### WORK INSTRUCTIONS
Filter the entries, keeping every line with the word "sizes".

[Stored items]
○ ○ ○ ○ ○ ○ ○
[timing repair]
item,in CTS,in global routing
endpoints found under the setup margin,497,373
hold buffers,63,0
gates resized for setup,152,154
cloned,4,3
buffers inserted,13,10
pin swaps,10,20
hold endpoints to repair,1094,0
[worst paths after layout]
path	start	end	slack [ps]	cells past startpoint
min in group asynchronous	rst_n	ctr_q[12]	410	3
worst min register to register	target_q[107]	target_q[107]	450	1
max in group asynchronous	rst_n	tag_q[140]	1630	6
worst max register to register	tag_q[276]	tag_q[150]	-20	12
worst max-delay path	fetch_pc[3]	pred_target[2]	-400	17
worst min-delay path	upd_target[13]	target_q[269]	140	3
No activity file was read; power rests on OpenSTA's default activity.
**src/rtl/dual_cpu_ram_arbiter.sv**
```systemverilog
// Two-CPU arbiter for one shared synchronous RAM. Each access takes four
// cycles (IDLE, ACCESS, LATCH, DONE). When both CPUs request together, the
// side that was not served last time is granted.
module dual_cpu_ram_arbiter #(
  parameter int AW = 11,
  parameter int DW = 8
) (
  input  logic          clk,
  input  logic          rst,
  input  logic          a_req,
  input  logic          a_rw,
  input  logic [AW-1:0] a_addr,
  input  logic [DW-1:0] a_wdata,
  output logic          a_hold,
  output logic          a_ack,
  output logic [DW-1:0] a_rdata,
  input  logic          b_req,
  input  logic          b_rw,
  input  logic [AW-1:0] b_addr,
  input  logic [DW-1:0] b_wdata,
  output logic          b_hold,
  output logic          b_ack,
  output logic [DW-1:0] b_rdata,
  output logic [AW-1:0] ram_addr,
  output logic          ram_we,
  output logic [DW-1:0] ram_wdata,
  input  logic [DW-1:0] ram_rdata
);
  typedef enum logic [1:0] {IDLE, ACCESS, LATCH, DONE} state_t;

  state_t        state_q, state_d;
  logic          owner_q, owner_d;
  logic          prio_q, prio_d;
  logic          rd_q, rd_d;
  logic [AW-1:0] ram_addr_q, ram_addr_d;
  logic [DW-1:0] ram_wdata_q, ram_wdata_d;
  logic          ram_we_q, ram_we_d;
  logic          a_ack_q, a_ack_d, b_ack_q, b_ack_d;
  logic [DW-1:0] a_rdata_q, a_rdata_d, b_rdata_q, b_rdata_d;
  logic          grant_b;

  always_comb begin
    state_d     = state_q;
    owner_d     = owner_q;
    prio_d      = prio_q;
    rd_d        = rd_q;
    ram_addr_d  = ram_addr_q;
    ram_wdata_d = ram_wdata_q;
    ram_we_d    = 1'b0;
    a_ack_d     = 1'b0;
    b_ack_d     = 1'b0;
    a_rdata_d   = a_rdata_q;
    b_rdata_d   = b_rdata_q;
    grant_b     = b_req & (~a_req | prio_q);
    case (state_q)
      IDLE: begin
        if (a_req || b_req) begin
          owner_d     = grant_b;
          rd_d        = grant_b ? b_rw : a_rw;
          ram_addr_d  = grant_b ? b_addr : a_addr;
          ram_wdata_d = grant_b ? b_wdata : a_wdata;
          ram_we_d    = grant_b ? ~b_rw : ~a_rw;
          state_d     = ACCESS;
        end
      end
      ACCESS: state_d = LATCH;
      LATCH: begin
        // RAM output is valid now, one clock after the address was presented
        if (rd_q) begin
          if (owner_q) b_rdata_d = ram_rdata;
          else         a_rdata_d = ram_rdata;
        end
        a_ack_d = ~owner_q;
        b_ack_d = owner_q;
        state_d = DONE;
      end
      DONE: begin
        prio_d  = ~owner_q;
        state_d = IDLE;
      end
      default: state_d = IDLE;
    endcase
  end

  always_ff @(posedge clk or posedge rst) begin
    if (rst) begin
      state_q     <= IDLE;
      owner_q     <= 1'b0;
      prio_q      <= 1'b0;
      rd_q        <= 1'b0;
      ram_addr_q  <= '0;
      ram_wdata_q <= '0;
      ram_we_q    <= 1'b0;
      a_ack_q     <= 1'b0;
      b_ack_q     <= 1'b0;
      a_rdata_q   <= '0;
      b_rdata_q   <= '0;
    end else begin
      state_q     <= state_d;
      owner_q     <= owner_d;
      prio_q      <= prio_d;
      rd_q        <= rd_d;
      ram_addr_q  <= ram_addr_d;
      ram_wdata_q <= ram_wdata_d;
      ram_we_q    <= ram_we_d;
      a_ack_q     <= a_ack_d;
      b_ack_q     <= b_ack_d;
      a_rdata_q   <= a_rdata_d;
      b_rdata_q   <= b_rdata_d;
    end
  end

  assign ram_addr  = ram_addr_q;
  assign ram_wdata = ram_wdata_q;
  assign ram_we    = ram_we_q;
  assign a_ack     = a_ack_q;
  assign b_ack     = b_ack_q;
  assign a_rdata   = a_rdata_q;
  assign b_rdata   = b_rdata_q;
  // Each CPU is stalled until its ack strobe; ack is 0 in reset, so hold follows req.
  assign a_hold    = a_req & ~a_ack_q;
  assign b_hold    = b_req & ~b_ack_q;
endmodule

```
**config.mk**
```make
export PLATFORM = sky130hd
export DESIGN_NAME = dual_cpu_ram_arbiter
export DESIGN_NICKNAME = d
export VERILOG_FILES = /design/src/rtl/dual_cpu_ram_arbiter.sv
export SDC_FILE = /design/constraint.sdc
export NUM_CORES = 1
export LEC_CHECK = 0
export ABC_AREA = 1
export CORE_MARGIN = 2
export CORE_UTILIZATION = 40
export CTS_BUF_LIST = sky130_fd_sc_hd__clkbuf_4 sky130_fd_sc_hd__clkbuf_8
export DETAILED_ROUTE_END_ITERATION = 6
export HOLD_SLACK_MARGIN = 0.08
export PLACE_DENSITY = 0.77
export SLEW_MARGIN = 20
export SYNTH_ARGS = -nofsm -noshare
export SYNTH_HDL_FRONTEND = slang
export SYNTH_SLANG_ARGS = --single-unit
```
**constraint.sdc**
```tcl
create_clock -name clk -period 1.4 [get_ports clk]
set_clock_uncertainty 0.05 [all_clocks]
set_input_delay 0.21 -clock clk [delete_from_list [all_inputs] [get_ports clk]]
set_output_delay 0.21 -clock clk [all_outputs]
set_load 0.02 [all_outputs]
```
==> results of run 1 <==
## per-stage QoR
step | setup TNS [ns] | utilization [%] | power (mW)
global route | -2.17 | 66.1 | 7.16
floorplan | 0 | - | 4.08
global placement | -5.54 | 61.8 | 5.64
detailed placement | -6.50 | 61.8 | 5.74
CTS | 0 | 63.4 | 6.35
finish | -0.0625 | 66.1 | 6.67
## area by class of cell
type / instances / area, um^2 / share of cell area (%)
multi-input combinational: 157 / 850 / 25.3
inverter: 37 / 146 / 4.37
tap: 70 / 87.6 / 2.61
sequential: 43 / 1080 / 32.1
timing repair inverter: 2 / 22.5 / 0.672
clock inverter: 2 / 35.0 / 1.05
clock buffer: 6 / 82.6 / 2.46
timing repair buffer: 110 / 1050 / 31.4
## worst register-to-register path, cell delays in order, from the launching register on
cell	delay, ns
dfrtp_1	0.41
inv_2	0.10
ha_4	0.15
inv_4	0.04
nor2_4	0.24
buf_6	0.17
inv_8	0.05
nand2_1	0.05
nand2_1	0.05
## state kept, by name, summed over array words and instances, names as in the netlist
| name | cells |
|---|---|
| a_rdata | 8 |
| a_ack | 1 |
| ram_wdata | 8 |
| owner_q | 1 |
| state_q | 2 |
| ram_addr | 11 |
| rd_q | 1 |
| prio_q | 1 |
| ram_we | 1 |
| b_rdata | 8 |
| b_ack | 1 |
## repair_timing
item | CTS | global route
cloned | 0 | 2
setup endpoints to repair | 55 | 34
resized for setup | 45 | 33
pin swaps | 1 | 3
setup buffers | 0 | 7
## path summary, 6_finish.rpt
path | startpoint | endpoint | slack [ns] | depth (start not counted)
setup reg to reg | state_q[1]$_DFFE_PP0P_ | ram_wdata[6]$_DFFE_PP0P_ | -0.01 | 8
hold reg to reg | ram_wdata[7]$_DFFE_PP0P_ | ram_wdata[7]$_DFFE_PP0P_ | 0.43 | 2
hold / removal | rst | ram_addr[5]$_DFFE_PP0P_ | 0.20 | 3
min in group clk | ram_wdata[7]$_DFFE_PP0P_ | ram_wdata[7]$_DFFE_PP0P_ | 0.43 | 2
setup / recovery | state_q[1]$_DFFE_PP0P_ | ram_wdata[6]$_DFFE_PP0P_ | -0.01 | 8
max in group asynchronous | rst | owner_q$_DFFE_PP0P_ | 0.88 | 3
## cell families (layout without fill, tap and decap cells)
group                    Yosys count  count (layout)  share of synthesized area (%)
adder cells (fa/ha/maj)            4               4                           2.40
flip-flops                        43              43                           51.5
AO/OA/AOI/OAI                     21              21                           6.47
AND/OR/NAND/NOR                  132             132                           29.5
buffers and inverters             49             157                           10.1
## power groups by stage
| stage | sequential (mW) | combinational, mW | clock, mW |
|---|---|---|---|
| after floorplan | 2.87 | 1.22 | 0 |
| after global placement | 2.24 | 3.40 | 0 |
| after detailed placement | 2.25 | 3.49 | 0 |
| after CTS | 2.22 | 3.13 | 1.00 |
| after global routing | 2.32 | 3.77 | 1.07 |
| final | 2.24 | 3.45 | 0.986 |
## layout by cell type, fill, tap and decap left out, drive strengths merged, types with 6 or more instances in the layout
cell type,Yosys,routed
nand3b,19,19
nor2,6,6
dlygate4sd2,0,38
clkbuf,0,8
nand3,20,20
o21ai,20,20
dfrtp,43,43
inv,37,37
nand2,86,86
clkdlybuf4s50,0,51
buf,12,19
## per-layer routing
layer | global-route usage [%] | wire length (um) | up-vias | share of wire, %
li1 | - | - | 981 | -
met1 | 24.0 | 2340 | 888 | 43
met2 | 32.1 | 2650 | 90 | 49
met3 | 5.45 | 438 | 4 | 8.0
met4 | 2.73 | 32 | 0 | 0.59
met5 | 0 | 0 | - | 0
==> results.tsv, run 1 <==
metric	value	unit
cts_made_buffers	5	
final_cells	427	
peakVddDrop	1.06	mV
finalCritPeriodShare	101	%
drv_cap	0	
htreeDepth	2	
hp-class	in2async	
run_status	finished, violations left	
total_leakage_power	1.76	nW
start_util	41.2	%
yosysSeqAreaShare	51.5	%
hold_buffers	0	
fillers	450	
syn-instance-count	249	
core_area	5070	um^2
synth_common_cells	nand2_1 (84), dfrtp_1 (43), inv_1 (35)	
antenna_found_initial	0	
die_w	76.3	um
yosysWarnings	0	
yosysMostFrequentCell	nand2_1	
cp_data_arrival_time	1.55	ns
cts_tree	built	
wl_per_cell	12.8	um
synth_seq_cells	43	
crit_family	flip-flops	
cts.root.buffer_cell	clkbuf_8	
drt-total-wl	5460	um
drt-initial-drc-count	92	
grt_first_pass_wirelength	8940	um
worst_pin_slew	0.264	ns
drive_gt1_share	16.8	%
fmax	707	MHz
synth-main-ff-cell	dfrtp_1	
synth.area.top_cells	dfrtp_1 (51%), nand2_1 (15%), nand3b_1 (6.8%), inv_1 (6.3%), nand3_1 (4.8%)	
synth_edf_count	0	
cellPowerDensity	1990	nW/um^2
synth_top_area_share	51.5	%
crit_path_end_kind	flop	
overflow	0	
timing.final.ws_setup	-0.0146	ns
clockBufferDepth	2	
combPwrFrac	51.7	%
die_area	5820	um^2
dp.cells	411	
area_growth	60.4	%
hold_viol_final	0	
synth_cell_types	18	
grt_max_degree	44	
p_switching	2.76	mW
slowest_stage	dfrtp_1	
post_synth.cell_area_avg	8.39	um^2
setup_viol	10	
dp_hpwl	3840	um
syn_area	2090	um^2
fin_crit	1.41	ns
drc	0	
post-place-ws	-0.284	ns
port-buffer-count	91	
routed_via_density	4.60	
syn_nets	305	
swShare	41.4	%
grt_use_total	18.7	%
internal_power	3.91	mW
sequentialPowerShare	33.5	%
ioPinCount	92	
drt_first_pass_iters	4	
holdWs	0.199	ns
num_rows	26	
yosysTopAreaCell	dfrtp_1	
placed_area	3140	um^2
cp.required	1.53	ns
final_cell_area	3350	um^2
slew_violations	0	
gp_congestion	0.755	
worst-path-buf-inv	4	
nets	412	
postRouteAntennaNets	0	
crit_path_start_kind	flop	
power_frac_clock	14.8	%
path_class	reg2reg	
cts.clk_slew.worst_paths	0.08	ns
die_h	76.3	um
cts.sinks	43	
relSlewSlack	82.4	%
grt_pass1_vias	1882	
async_flop_share	100	%
vias	1963	
insertedDiodeCount	0	
crit_chain	inv_2 > ha_4 > inv_4 > nor2_4 > buf_6 > inv_8 > nand2_1 > nand2_1	
worstPathMaxFanout	10	
cpMostUsedCell	nand2_1	
clk_latency	0.29	ns
slowest_delay	0.41	ns
violations	negative setup slack	
rsz0062_at_grt	yes	
No activity file was read; power rests on OpenSTA's default activity.
==> inputs of run 2 (changes only) <==
--- a/config.mk
+++ b/config.mk
@@ -7,11 +7,11 @@
 export LEC_CHECK = 0
 export ABC_AREA = 1
 export CORE_MARGIN = 2
-export CORE_UTILIZATION = 40
+export CORE_UTILIZATION = 39
 export CTS_BUF_LIST = sky130_fd_sc_hd__clkbuf_4 sky130_fd_sc_hd__clkbuf_8
 export DETAILED_ROUTE_END_ITERATION = 6
 export HOLD_SLACK_MARGIN = 0.08
-export PLACE_DENSITY = 0.77
+export PLACE_DENSITY = 0.78
 export SLEW_MARGIN = 20
 export SYNTH_ARGS = -nofsm -noshare
 export SYNTH_HDL_FRONTEND = slang
==> constraint.sdc (replaced) <==
create_clock -name clk -period 1.2 [get_ports clk]
set_clock_uncertainty 0.05 [all_clocks]
set_input_delay 0.18 -clock clk [delete_from_list [all_inputs] [get_ports clk]]
set_output_delay 0.18 -clock clk [all_outputs]
set_load 0.02 [all_outputs]
==> results.tsv, run 2 (synthesis gave the netlist of run 1 again) <==
metric	value	unit	change
crit_path_start_kind	flop		unchanged
cp_data_arrival_time	1.48	ns	was 1.55 ns
start_util	40.7	%	was 41.2%
drive_gt1_share	34.4	%	was 16.8%
htreeDepth	2		unchanged
crit_path_end_kind	flop		unchanged
setup_tns	-3.67	ns	was -0.0625 ns
power.total	8.22	mW	was 6.67 mW
area_growth	67.5	%	was 60.4%
grt_pass1_vias	2120		was 1,882
grt_first_pass_wirelength	9570	um	was 8940 um
rsz0062_at_grt	yes		unchanged
die_h	77.2	um	was 76.3 um
cp.required	1.34	ns	was 1.53 ns
core_area	5140	um^2	was 5070 um^2
crit_chain	inv_2 > ha_4 > inv_4 > nor2_4 > buf_12 > buf_8 > and3_1		was inv_2 > ha_4 > inv_4 > nor2_4 > buf_6 > inv_8 > nand2_1 > nand2_1
largest_reg_flops	11		unchanged
nets	421		was 412
worst_pin_slew	0.404	ns	was 0.264 ns
overflow	0		unchanged
num_rows	26		unchanged
layout_common_cells	nand2_1 (72), clkdlybuf4s50_1 (49), dfrtp_1 (43)		was nand2_1 (79), clkdlybuf4s50_1 (51), dfrtp_1 (43)
die_w	77.2	um	was 76.3 um
cts.root.buffer_cell	clkbuf_8		unchanged
postRouteAntennaNets	0		unchanged
drt_first_pass_iters	4		unchanged
grt_use_total	20.1	%	was 18.7%
grt_max_degree	33		was 44
slowest_delay	0.41	ns	about the same
drt-initial-drc-count	80		was 92
cts_made_buffers	5		unchanged
cts.clk_slew.worst_paths	0.08	ns	about the same
slew_violations	0		unchanged
rr_endpoint	ram_we$_DFF_PP0_		was ram_wdata[6]$_DFFE_PP0P_
die_area	5960	um^2	was 5820 um^2
relSlewSlack	73.1	%	was 82.4%
run_status	finished, violations left		unchanged
total_leakage_power	1.79	nW	was 1.76 nW
path_class	reg2reg		unchanged
routed.top_layer	met4		unchanged
met3_length	332	um	was 438 um
wl_met1	2440	um	was 2340 um
setup_viol	38		was 10
slowest_stage	dfrtp_1		unchanged
fmax	745	MHz	was 707 MHz
cts_tree	built		unchanged
r2r_cells	7		was 8
finalCritPeriodShare	112	%	was 101%
violations	negative setup slack		unchanged
cts.sinks	43		unchanged
cellPowerDensity	2350	nW/um^2	was 1990 nW/um^2
hold_viol_final	0		unchanged
dp_hpwl	3930	um	was 3840 um
gp_congestion	0.762		was 0.755
hp-class	in2async		unchanged
clk_latency	0.29	ns	about the same
ioPinCount	92		unchanged
vias	2052		was 1,963
timing.rr.start	state_q[1]$_DFFE_PP0P_		unchanged
reg2reg_slack	-0.14	ns	was -0.01 ns
timing.final.ws_setup	-0.143	ns	was -0.0146 ns
wl_met2	3190	um	was 2650 um
final_common_cell	nand2_1		unchanged
worstPathMaxFanout	8		was 10
drc	0		unchanged
drt-total-wl	6040	um	was 5460 um
insertedDiodeCount	0		unchanged
port-buffer-count	91		unchanged
fin_crit	1.34	ns	was 1.41 ns
routed_via_density	4.71		was 4.60
clockBufferDepth	2		unchanged
wl_per_cell	13.9	um	was 12.8 um
antenna_found_initial	0		unchanged
drv_cap	0		unchanged
peakVddDrop	1.37	mV	was 1.06 mV
-- run 2: cell count changes in the layout (fill, tap and decap cells not counted), sizes merged --
cell / delta
dlygate4sd2: -38
clkdlybuf4s15: +11
clkinvlp: +2
nand2: +1
dlymetal6s2s: +2
clkdlybuf4s50: -2
clkbuf: +4
buf: +33
bufinv: -1
clkinv: -3
-- run 2: routing by layer --
layer  GRT usage [%]  vias up
li1                -     1002
met1            23.1      980
met2            36.2       62
met3            4.71        8
met4            7.50        0
met5               0        -
-- run 2: how the worst max path moves through the flow --
stage                                      start                      to  depth (start not counted)
final                     state_q[1]$_DFFE_PP0P_        ram_we$_DFF_PP0_                          7
after CTS                 state_q[1]$_DFFE_PP0P_  a_rdata[2]$_DFFE_PP0P_                          8
after global placement                     b_req                  b_hold                          4
after detailed placement                   a_req                  a_hold                          4
after floorplan           state_q[0]$_DFFE_PP0P_  a_rdata[0]$_DFFE_PP0P_                          8
after global routing      state_q[0]$_DFFE_PP0P_  a_rdata[2]$_DFFE_PP0P_                          8
-- run 2: layout make-up --
cell class	instances	area, um^2
clock buffer	7	96.3
clock inverter	1	7.51
fill	471	1640
inverter	37	153
multi-input combinational	158	988
sequential	43	1080
tap	70	87.6
timing repair buffer	119	1080
timing repair inverter	1	6.26
-- run 2: where the power goes --
| part | leakage, nW | switching (mW) | internal, mW |
|---|---|---|---|
| Combinational | 1.21 | 2.51 | 2.00 |
| Sequential | 0.524 | 0.527 | 2.17 |
| Clock | 0.0505 | 0.492 | 0.523 |
| Total | 1.79 | 3.53 | 4.70 |
-- run 2: critical path: cells and delay by family, from the launching register on --
kind | cells | cell delay, ns
buf+inv | 4 | 0.41
flops | 1 | 0.41
simple gates | 2 | 0.20
fa+ha+maj | 1 | 0.17
-- run 2: through the flow --
stage	hold WS [ns]	worst slack, ns	utilization [%]	instance area (um^2)	cells
after floorplan	0.128	-0.0523	-	2120	249
after global placement	0.413	-0.403	62.3	3200	417
after detailed placement	0.415	-0.445	62.3	3200	417
after CTS	0.225	-0.126	67.4	3460	429
after global routing	0.264	-0.225	68.1	3500	436
final	0.229	-0.143	68.1	3500	436
-- run 2: timing repair --
action	CTS	global route
endpoints found under the hold margin	0	0
hold buffers	0	0
gates cloned	2	2
endpoints found under the setup margin	78	67
pin swaps	18	18
buffers inserted	2	5
resized for setup	144	62
==> inputs of run 3 (changes only) <==
--- a/config.mk
+++ b/config.mk
@@ -12,7 +12,9 @@
 export DETAILED_ROUTE_END_ITERATION = 6
 export HOLD_SLACK_MARGIN = 0.08
 export PLACE_DENSITY = 0.78
-export SLEW_MARGIN = 20
+export RECOVER_POWER = 100
+export SLEW_MARGIN = 0
 export SYNTH_ARGS = -nofsm -noshare
 export SYNTH_HDL_FRONTEND = slang
 export SYNTH_SLANG_ARGS = --single-unit
+export TNS_END_PERCENT = 1
==> results.tsv, run 3 (synthesis gave the netlist of run 1 again) <==
metric	value	unit	change
grt_use_total	19.0	%	was 20.1%
routed.top_layer	met4		unchanged
fmax	754	MHz	was 745 MHz
cts.root.buffer_cell	clkbuf_8		unchanged
reg2reg_slack	-0.13	ns	was -0.14 ns
final_cell_area	3300	um^2	was 3500 um^2
crit_path_start_kind	flop		unchanged
wl_per_cell	12.6	um	was 13.9 um
num_rows	26		unchanged
grt_max_degree	20		was 33
htreeDepth	2		unchanged
wl_met2	2680	um	was 3190 um
core_area	5140	um^2	unchanged
holdWs	0.336	ns	was 0.229 ns
worstPathMaxFanout	15		was 8
area_growth	57.8	%	was 67.5%
insertedDiodeCount	0		unchanged
hp-class	in2reg		was in2async
r2r_cells	8		was 7
finalCritPeriodShare	111	%	was 112%
clk_latency	0.29	ns	about the same
drv_cap	0		unchanged
drt-total-wl	5400	um	was 6040 um
die_h	77.2	um	unchanged
setup_viol	39		was 38
gp_congestion	0.720		was 0.762
rsz0062_at_grt	yes		unchanged
final_common_cell	nand2_1		unchanged
cts.clk_slew.worst_paths	0.08	ns	about the same
dp_hpwl	4030	um	was 3930 um
ioPinCount	92		unchanged
clockBufferDepth	2		unchanged
nets	416		was 421
die_area	5960	um^2	unchanged
rr_endpoint	ram_addr[10]$_DFFE_PP0P_		was ram_we$_DFF_PP0_
path_class	reg2reg		unchanged
cts_made_buffers	5		unchanged
drt_first_pass_iters	4		unchanged
postRouteAntennaNets	0		unchanged
placed_area	3230	um^2	was 3200 um^2
min_path_cells	5		
routed_via_density	4.62		was 4.71
whs_endpoint	state_q[0]$_DFFE_PP0P_		
relSlewSlack	59.9	%	was 73.1%
hold_buffers	0		unchanged
worst_pin_slew	0.602	ns	was 0.404 ns
cts.sinks	43		unchanged
cp_data_arrival_time	1.46	ns	was 1.48 ns
largest_reg_flops	11		unchanged
cellPowerDensity	2370	nW/um^2	was 2350 nW/um^2
slew_violations	0		unchanged
start_util	40.7	%	unchanged
port-buffer-count	91		unchanged
crit_path_end_kind	flop		unchanged
overflow	0		unchanged
total_leakage_power	1.71	nW	was 1.79 nW
wl_met1	2270	um	was 2440 um
hold_viol_final	0		unchanged
grt_first_pass_wirelength	9050	um	was 9570 um
vias	1988		was 2,052
layout_common_cells	nand2_1 (79), clkdlybuf4s50_1 (49), dfrtp_1 (43)		was nand2_1 (72), clkdlybuf4s50_1 (49), dfrtp_1 (43)
cp.required	1.33	ns	was 1.34 ns
fin_crit	1.33	ns	was 1.34 ns
drive_gt1_share	26.7	%	was 34.4%
power.total	7.81	mW	was 8.22 mW
timing.final.ws_setup	-0.127	ns	was -0.143 ns
antenna_found_initial	0		unchanged
cts_tree	built		unchanged
crit_start	state_q[1]$_DFFE_PP0P_		unchanged
met3_length	341	um	was 332 um
holdCritStartpoint	a_req		
grt_pass1_vias	1997		was 2,120
die_w	77.2	um	unchanged
drc	0		unchanged
peakVddDrop	1.22	mV	was 1.37 mV
violations	negative setup slack		unchanged
timing.rr.start	state_q[1]$_DFFE_PP0P_		unchanged
drt-initial-drc-count	116		was 80
run_status	finished, violations left		unchanged
[run 3: changes by cell type in the layout (fill, tap and decap cells not counted), sizes merged]
cell,delta
clkdlybuf4s15,+3
buf,-28
dlymetal6s2s,-1
bufinv,+1
nand2,-1
clkbuf,+21
dlygate4sd3,+1
clkinvlp,-2
[run 3: final cells by class]
| cell class | count | area, um^2 |
|---|---|---|
| clock inverters | 1 | 30.0 |
| fillers | 458 | 1840 |
| inverters | 37 | 139 |
| well taps | 70 | 87.6 |
| repair buffers | 116 | 1030 |
| clock buffers | 6 | 76.3 |
| flip-flops and latches | 43 | 1080 |
| multi-input cells | 157 | 855 |
[run 3: worst max path at each step]
| stage | endpoint | slack (ns) | cells past startpoint |
|---|---|---|---|
| 3_3_place_gp | b_hold | -0.40 | 4 |
| 4_1_cts | ram_addr[10]$_DFFE_PP0P_ | -0.13 | 8 |
| 3_5_place_dp | a_hold | -0.41 | 4 |
| 5_1_grt | ram_addr[10]$_DFFE_PP0P_ | -0.20 | 8 |
| 6_report | ram_addr[10]$_DFFE_PP0P_ | -0.13 | 8 |
| 2_1_floorplan | a_rdata[0]$_DFFE_PP0P_ | -0.05 | 8 |
[run 3: metal layers]
metal  GRT usage [%]  vias up
li1                -      984
met1            22.8      916
met2            33.0       77
met3            4.47       11
met4            7.32        0
met5               0        -
[run 3: per-stage QoR]
stage	util [%]	instances	setup TNS, ns	worst slack, ns
final	64.2	430	-3.42	-0.127
after global placement	62.8	419	-9.71	-0.401
after CTS	66.3	429	-3.38	-0.134
after floorplan	-	249	-2.48	-0.0523
after global routing	64.2	430	-6.04	-0.202
after detailed placement	62.8	419	-10.75	-0.406
[run 3: worst max-delay path, cell delays in order, from the launching register on]
cell and delay, ns:
dfrtp_1 0.42, inv_2 0.10, ha_4 0.14, inv_2 0.04, nor2_4 0.11, inv_2 0.08
buf_12 0.15, nand2_1 0.06, nand2_1 0.06
[run 3: power breakdown]
group	total (mW)	switching [mW]	internal [mW]
sequential	2.61	0.443	2.17
combinational	4.08	2.28	1.80
clock	1.11	0.477	0.633
[run 3: repair_timing]
| item | 4_1_cts | 5_1_grt |
|---|---|---|
| setup endpoints to repair | 78 | 63 |
| gates cloned | 0 | 0 |
| pin swaps | 3 | 6 |
| gates resized for setup | 128 | 33 |
| buffers inserted | 3 | 1 |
○ ○ ○ ○ ○ ○ ○
### REPLY TO THE TASK
-- run 2: cell count changes in the layout (fill, tap and decap cells not counted), sizes merged --
[run 3: changes by cell type in the layout (fill, tap and decap cells not counted), sizes merged]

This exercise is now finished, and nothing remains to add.